### Work required
Among the entries below, count the lines containing the string "gates". Only the count is needed.
━━━ Records supplied ━━━
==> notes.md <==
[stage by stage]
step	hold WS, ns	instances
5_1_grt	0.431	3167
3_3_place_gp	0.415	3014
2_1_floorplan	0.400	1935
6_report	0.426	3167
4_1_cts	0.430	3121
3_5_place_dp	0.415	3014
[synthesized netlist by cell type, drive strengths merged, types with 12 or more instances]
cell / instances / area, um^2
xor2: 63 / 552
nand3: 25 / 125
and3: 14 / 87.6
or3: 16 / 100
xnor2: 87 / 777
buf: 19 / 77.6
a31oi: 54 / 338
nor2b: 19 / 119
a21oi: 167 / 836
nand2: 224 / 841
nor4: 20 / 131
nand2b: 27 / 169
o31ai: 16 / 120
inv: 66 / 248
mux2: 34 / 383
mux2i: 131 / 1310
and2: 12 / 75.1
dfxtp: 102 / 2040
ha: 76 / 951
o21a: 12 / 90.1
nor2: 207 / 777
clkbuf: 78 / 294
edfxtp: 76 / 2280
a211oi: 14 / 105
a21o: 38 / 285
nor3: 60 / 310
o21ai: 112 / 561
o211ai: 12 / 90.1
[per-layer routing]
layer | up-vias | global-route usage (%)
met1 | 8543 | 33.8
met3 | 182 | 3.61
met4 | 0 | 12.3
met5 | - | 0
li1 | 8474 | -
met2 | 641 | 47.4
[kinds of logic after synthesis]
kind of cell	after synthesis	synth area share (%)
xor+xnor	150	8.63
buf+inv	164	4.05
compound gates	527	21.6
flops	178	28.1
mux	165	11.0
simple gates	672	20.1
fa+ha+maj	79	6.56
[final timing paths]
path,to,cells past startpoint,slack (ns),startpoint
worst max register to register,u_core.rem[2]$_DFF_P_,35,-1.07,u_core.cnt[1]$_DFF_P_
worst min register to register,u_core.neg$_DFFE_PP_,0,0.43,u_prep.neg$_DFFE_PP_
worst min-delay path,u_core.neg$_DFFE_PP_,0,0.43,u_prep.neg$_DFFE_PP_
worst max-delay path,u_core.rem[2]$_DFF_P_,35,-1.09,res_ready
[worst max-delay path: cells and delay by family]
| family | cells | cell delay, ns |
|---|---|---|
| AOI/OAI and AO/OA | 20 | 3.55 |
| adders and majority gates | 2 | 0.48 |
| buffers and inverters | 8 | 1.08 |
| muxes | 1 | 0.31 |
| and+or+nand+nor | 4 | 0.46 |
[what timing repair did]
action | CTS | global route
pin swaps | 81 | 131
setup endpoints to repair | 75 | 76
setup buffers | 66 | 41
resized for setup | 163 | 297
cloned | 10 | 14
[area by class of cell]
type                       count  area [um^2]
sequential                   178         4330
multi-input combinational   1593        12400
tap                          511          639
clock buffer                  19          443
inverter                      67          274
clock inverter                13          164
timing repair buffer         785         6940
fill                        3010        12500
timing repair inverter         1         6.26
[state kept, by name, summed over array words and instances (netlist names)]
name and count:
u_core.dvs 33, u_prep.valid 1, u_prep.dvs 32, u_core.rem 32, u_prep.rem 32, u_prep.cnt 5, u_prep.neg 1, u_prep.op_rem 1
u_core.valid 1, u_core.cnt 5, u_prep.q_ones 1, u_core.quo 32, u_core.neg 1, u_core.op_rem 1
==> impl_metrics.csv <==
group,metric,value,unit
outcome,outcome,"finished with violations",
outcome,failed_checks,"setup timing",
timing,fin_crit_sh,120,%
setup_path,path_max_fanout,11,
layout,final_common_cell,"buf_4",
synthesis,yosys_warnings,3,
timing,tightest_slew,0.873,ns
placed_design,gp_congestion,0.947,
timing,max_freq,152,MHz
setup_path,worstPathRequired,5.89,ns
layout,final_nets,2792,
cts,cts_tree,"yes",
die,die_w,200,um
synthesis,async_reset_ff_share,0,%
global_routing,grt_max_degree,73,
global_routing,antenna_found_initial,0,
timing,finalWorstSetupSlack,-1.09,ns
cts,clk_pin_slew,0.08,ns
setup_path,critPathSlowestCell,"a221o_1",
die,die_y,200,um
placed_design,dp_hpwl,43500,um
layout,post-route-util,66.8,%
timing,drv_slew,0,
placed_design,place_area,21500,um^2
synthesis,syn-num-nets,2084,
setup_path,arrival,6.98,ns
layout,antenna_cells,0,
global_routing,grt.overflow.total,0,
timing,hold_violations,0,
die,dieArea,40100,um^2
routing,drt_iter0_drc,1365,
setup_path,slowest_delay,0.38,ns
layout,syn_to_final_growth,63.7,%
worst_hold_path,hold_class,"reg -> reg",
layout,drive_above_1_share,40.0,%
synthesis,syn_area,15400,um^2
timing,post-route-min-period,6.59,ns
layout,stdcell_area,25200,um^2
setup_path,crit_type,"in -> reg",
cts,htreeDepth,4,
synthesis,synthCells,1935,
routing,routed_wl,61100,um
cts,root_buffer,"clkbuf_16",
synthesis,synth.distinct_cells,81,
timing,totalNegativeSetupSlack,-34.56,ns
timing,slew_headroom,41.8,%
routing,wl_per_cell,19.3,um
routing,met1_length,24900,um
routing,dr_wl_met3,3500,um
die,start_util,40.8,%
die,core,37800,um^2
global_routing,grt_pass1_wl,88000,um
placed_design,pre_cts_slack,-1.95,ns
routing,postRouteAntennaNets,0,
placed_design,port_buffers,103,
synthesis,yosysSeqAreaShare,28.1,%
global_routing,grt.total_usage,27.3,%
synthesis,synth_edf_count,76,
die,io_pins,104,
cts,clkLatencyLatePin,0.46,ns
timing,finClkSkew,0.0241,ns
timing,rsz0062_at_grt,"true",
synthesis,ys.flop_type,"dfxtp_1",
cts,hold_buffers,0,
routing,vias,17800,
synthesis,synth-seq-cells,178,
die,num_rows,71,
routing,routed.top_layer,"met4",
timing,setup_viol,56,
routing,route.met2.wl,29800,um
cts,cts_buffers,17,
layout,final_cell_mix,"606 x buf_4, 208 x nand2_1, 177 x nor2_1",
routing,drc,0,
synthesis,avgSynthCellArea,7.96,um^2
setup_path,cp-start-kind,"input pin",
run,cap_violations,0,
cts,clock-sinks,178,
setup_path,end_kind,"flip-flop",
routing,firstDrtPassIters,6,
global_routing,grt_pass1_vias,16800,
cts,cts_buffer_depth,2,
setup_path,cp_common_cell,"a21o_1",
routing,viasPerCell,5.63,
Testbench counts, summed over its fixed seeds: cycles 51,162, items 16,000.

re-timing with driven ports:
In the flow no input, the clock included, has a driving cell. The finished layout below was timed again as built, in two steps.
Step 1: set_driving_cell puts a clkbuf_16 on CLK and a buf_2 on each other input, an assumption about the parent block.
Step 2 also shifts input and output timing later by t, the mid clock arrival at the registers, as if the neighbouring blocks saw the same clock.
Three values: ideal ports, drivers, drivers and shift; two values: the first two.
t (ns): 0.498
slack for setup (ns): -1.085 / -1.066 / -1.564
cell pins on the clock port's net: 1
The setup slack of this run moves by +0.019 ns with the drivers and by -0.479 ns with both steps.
━━━
### Problem solution
3